A imagem é lúdica, mas foi o que guiou Luiza Lian pelo conceito do álbum. É também a nossa porta de entrada para o disco, na faixa de abertura “A Minha Música É”. Nela, a voz límpida da cantora nos convida para dentro em meio a sons alienígenas criados por Charles: “A minha música é uma paisagem / Pra você entrar e fazer sua viagem / Luzes que nela correm são um espelho / Para cada um iluminar seu próprio caminho”. A parceria de Charles e Luiza já data de 12 anos e a conexão artística entre ambos é o que constrói um projeto tão excelente e imersivo como esse. Essencialmente, esse é um disco feito a dois.

O título 7 Estrelas | quem arrancou o céu? não tem um significado específico. É feito para representar a dubiedade do luminoso e o sombrio, apesar da ordem inversa que divide essas duas partes do álbum. A primeira parte questiona e desafia os hábitos modernos, mais especificamente a artificialidade da vida online e o quanto ela afeta a vida real. Na faixa de abertura, a força do verso “todo mundo fake, todo mundo mito, todo mundo morto” parece ganhar novo significado em uma realidade pós-pandêmica, mas originalmente se refere ao poder que o virtual parece exercer sobre o real, transformando-nos lentamente em seres mortos-vivos encarando uma tela.
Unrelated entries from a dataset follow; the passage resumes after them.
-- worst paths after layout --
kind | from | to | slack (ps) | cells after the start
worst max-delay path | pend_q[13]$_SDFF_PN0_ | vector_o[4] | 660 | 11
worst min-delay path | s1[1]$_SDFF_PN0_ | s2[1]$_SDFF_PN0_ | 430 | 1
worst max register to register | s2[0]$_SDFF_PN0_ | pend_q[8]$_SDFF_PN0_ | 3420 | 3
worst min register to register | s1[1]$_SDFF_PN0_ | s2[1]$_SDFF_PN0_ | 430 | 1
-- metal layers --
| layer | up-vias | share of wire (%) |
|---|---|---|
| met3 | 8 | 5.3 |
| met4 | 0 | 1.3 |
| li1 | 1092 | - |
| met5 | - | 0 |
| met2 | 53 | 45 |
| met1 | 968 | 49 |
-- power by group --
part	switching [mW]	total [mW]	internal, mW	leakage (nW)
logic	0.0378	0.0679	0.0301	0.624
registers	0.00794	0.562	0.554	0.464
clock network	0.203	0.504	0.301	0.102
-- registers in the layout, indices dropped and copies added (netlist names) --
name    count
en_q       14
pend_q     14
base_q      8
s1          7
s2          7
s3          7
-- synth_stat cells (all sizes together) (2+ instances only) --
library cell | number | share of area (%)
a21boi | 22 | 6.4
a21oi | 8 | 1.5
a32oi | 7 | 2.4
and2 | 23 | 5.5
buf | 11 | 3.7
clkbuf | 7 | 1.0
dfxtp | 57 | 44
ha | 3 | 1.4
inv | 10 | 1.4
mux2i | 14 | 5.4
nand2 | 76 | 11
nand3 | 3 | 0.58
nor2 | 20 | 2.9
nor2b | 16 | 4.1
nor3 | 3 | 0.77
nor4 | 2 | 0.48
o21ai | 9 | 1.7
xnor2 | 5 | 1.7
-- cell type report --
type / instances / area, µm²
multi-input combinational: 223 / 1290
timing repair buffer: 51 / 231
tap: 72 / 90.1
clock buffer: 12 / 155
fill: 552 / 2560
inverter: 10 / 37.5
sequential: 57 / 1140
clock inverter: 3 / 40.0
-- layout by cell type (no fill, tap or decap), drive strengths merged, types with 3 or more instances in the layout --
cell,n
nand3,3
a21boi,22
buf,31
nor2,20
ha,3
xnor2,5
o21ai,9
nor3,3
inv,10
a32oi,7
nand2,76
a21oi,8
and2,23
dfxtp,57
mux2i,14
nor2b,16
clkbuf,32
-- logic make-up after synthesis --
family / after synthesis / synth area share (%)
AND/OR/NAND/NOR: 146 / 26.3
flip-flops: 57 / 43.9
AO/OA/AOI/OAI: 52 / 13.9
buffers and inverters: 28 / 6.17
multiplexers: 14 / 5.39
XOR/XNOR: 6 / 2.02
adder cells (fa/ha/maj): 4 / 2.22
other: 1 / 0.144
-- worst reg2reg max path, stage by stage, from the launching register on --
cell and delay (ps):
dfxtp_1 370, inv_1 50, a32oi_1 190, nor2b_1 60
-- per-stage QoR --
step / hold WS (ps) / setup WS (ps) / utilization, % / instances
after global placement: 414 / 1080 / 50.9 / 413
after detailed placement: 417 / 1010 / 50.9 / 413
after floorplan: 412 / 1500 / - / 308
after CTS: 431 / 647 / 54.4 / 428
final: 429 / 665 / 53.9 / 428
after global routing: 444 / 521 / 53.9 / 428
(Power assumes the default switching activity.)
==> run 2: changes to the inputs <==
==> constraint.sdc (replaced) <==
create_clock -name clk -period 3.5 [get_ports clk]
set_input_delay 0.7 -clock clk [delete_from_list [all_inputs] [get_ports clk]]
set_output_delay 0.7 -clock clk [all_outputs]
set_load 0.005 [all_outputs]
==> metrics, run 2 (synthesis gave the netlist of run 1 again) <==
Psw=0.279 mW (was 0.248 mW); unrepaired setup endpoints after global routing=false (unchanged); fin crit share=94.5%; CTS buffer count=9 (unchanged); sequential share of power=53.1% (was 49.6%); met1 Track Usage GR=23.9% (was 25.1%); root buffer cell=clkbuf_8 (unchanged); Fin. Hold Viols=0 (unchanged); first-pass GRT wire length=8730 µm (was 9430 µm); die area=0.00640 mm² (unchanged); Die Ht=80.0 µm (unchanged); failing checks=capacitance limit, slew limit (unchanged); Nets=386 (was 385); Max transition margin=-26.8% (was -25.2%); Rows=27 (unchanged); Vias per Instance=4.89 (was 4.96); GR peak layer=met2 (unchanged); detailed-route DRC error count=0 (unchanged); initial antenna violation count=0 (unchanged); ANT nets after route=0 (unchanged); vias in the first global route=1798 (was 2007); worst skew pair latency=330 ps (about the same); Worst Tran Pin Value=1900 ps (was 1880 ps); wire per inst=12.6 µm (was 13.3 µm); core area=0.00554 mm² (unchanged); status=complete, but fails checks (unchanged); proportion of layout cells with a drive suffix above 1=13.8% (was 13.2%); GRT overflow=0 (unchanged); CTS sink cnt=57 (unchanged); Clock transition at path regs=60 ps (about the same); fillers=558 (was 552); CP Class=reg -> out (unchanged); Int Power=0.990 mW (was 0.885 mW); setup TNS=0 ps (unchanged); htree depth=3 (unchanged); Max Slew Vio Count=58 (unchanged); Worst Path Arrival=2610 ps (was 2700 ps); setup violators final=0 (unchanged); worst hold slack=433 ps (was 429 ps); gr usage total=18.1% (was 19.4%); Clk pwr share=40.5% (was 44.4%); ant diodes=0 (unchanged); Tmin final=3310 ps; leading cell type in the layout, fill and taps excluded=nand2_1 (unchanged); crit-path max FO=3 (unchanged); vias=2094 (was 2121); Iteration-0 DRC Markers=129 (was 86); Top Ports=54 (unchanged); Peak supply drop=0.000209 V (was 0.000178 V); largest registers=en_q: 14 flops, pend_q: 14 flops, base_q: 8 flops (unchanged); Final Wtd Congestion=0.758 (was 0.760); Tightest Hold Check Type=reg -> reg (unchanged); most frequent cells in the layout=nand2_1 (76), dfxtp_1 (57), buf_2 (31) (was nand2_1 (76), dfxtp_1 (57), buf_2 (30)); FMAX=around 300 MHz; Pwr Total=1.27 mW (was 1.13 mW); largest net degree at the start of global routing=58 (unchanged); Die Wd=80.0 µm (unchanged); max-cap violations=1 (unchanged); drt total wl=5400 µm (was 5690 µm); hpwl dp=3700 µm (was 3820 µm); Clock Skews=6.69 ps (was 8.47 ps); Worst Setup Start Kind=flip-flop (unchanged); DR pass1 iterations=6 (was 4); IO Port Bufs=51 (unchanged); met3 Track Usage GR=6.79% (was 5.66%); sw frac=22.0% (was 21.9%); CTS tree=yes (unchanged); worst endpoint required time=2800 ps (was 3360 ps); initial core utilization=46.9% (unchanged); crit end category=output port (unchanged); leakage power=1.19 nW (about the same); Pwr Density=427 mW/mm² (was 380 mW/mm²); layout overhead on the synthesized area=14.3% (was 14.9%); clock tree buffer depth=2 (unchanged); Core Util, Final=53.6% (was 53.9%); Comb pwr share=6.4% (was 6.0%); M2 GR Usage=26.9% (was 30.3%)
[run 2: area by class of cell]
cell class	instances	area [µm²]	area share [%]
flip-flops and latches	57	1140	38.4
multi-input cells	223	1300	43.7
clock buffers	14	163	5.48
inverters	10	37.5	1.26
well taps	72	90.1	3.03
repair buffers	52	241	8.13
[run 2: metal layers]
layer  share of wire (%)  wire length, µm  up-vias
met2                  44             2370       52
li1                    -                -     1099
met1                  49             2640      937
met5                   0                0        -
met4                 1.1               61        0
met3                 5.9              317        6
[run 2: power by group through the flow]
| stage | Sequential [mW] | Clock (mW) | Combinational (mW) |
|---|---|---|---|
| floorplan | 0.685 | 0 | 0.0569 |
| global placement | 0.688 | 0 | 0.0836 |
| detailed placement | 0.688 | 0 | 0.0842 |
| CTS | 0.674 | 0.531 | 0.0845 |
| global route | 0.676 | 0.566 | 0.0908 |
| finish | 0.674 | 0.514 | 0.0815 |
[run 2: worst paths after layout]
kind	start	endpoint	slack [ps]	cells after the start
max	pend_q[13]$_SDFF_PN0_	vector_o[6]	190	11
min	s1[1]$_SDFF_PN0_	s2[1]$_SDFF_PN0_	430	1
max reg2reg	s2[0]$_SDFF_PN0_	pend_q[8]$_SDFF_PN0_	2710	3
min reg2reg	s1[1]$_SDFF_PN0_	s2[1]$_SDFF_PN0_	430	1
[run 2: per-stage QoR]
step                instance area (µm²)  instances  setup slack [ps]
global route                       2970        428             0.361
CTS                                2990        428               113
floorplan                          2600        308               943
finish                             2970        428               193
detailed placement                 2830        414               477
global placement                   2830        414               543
$ cat src/rtl/pcm_rx_deser.sv
// Receive engine: collects SAMPLE_W bits MSB first after a sync rising edge.
// Assumes: inputs are already synchronized pulses in clk_i. A sync edge has
// priority over a bit edge in the same cycle. hold_i abandons any frame.
module pcm_rx_deser
    import pcm_port_pkg::*;
#(
    parameter int SAMPLE_W = 8
) (
    input  logic                clk_i,
    input  logic                rst_ni,
    input  logic                hold_i,
    input  logic                sync_rise_i,
    input  logic                bclk_fall_i,
    input  logic                data_i,
    output logic [SAMPLE_W-1:0] sample_o,
    output logic                valid_o
);
    localparam int CW = cnt_width(SAMPLE_W);
    localparam logic [CW-1:0] LAST = CW'(SAMPLE_W - 1);

    pcm_eng_e            state_q;
    logic [CW-1:0]       cnt_q;
    logic [SAMPLE_W-1:0] shift_q;
    logic [SAMPLE_W-1:0] next_shift;

    assign next_shift = {shift_q[SAMPLE_W-2:0], data_i};

    // Frame control, bit collection and hand-over of the finished byte.
    always_ff @(posedge clk_i) begin
        if (!rst_ni) begin
            state_q  <= ENG_IDLE;
            cnt_q    <= '0;
            shift_q  <= '0;
            sample_o <= '0;
            valid_o  <= 1'b0;
        end else begin
            valid_o <= 1'b0;
            if (hold_i) begin
                state_q <= ENG_IDLE;
            end else if (sync_rise_i) begin
                state_q <= ENG_RUN;
                cnt_q   <= '0;
            end else if ((state_q == ENG_RUN) && bclk_fall_i) begin
                shift_q <= next_shift;
                if (cnt_q == LAST) begin
                    sample_o <= next_shift;
                    valid_o  <= 1'b1;
                    state_q  <= ENG_IDLE;
                end else begin
                    cnt_q <= cnt_q + 1'b1;
                end
            end
        end
    end

endmodule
Em “Tecnicolor”, a parceria de Luiza e Charles abre espaço para a presença de Céu, que continua os questionamentos da canção anterior, trazendo para a mesa também o lugar do afeto em tempos tecnológicos: “Beijei uma foto pixelada / E você nem sentiu”, encerra nos versos finais. O tema do desejo explorado à distância segue na sensual “Homenagem”, com clima mais leve e descontraído e um leve aceno ao brega pop. Já “Forca” e “Cobras Na Sua Mesa” são faixas mais subjetivas e quase cinematográficas, nos jogando em um cenário de terror político e jogos de poder.

A partir de “Viajante”, o disco se abre para um encerramento mais positivo, como o caminhar em direção à luz no fim do túnel. A poética e parcialmente falada “Eu Estou Aqui” reafirma o lugar de Luiza no mundo, enquanto ela reflete que, apesar das questões existenciais sem resposta e do cenário apocalíptico composto por “Terra plana / Carro Enguiçado / Rio de lama / Mar envenenado”, ainda existimos nesse planeta e ainda ocupamos espaço. Passando pelo acolhimento de “Desabriga” e o misticismo de “7 Estrelas”, o álbum se encerra no samba delicado de “Deságua”, trazendo um pouco de positividade em meio às trevas. A produção alegre mascara a tristeza dos versos, mas talvez parte da vida seja mesmo sorrir em meio ao caos.

Em 7 estrelas | quem arrancou o céu? a parceria de sucesso entre Luiza Lian e Charles Tixier toma novos contornos, cada mais criativos, experimentais e profundos. O resultado é um álbum que contém em si todo um universo próprio e que nos puxa para dentro desse espelho. E nós, assim como Alice, não temos escolha a não ser mergulhar no País das Maravilhas.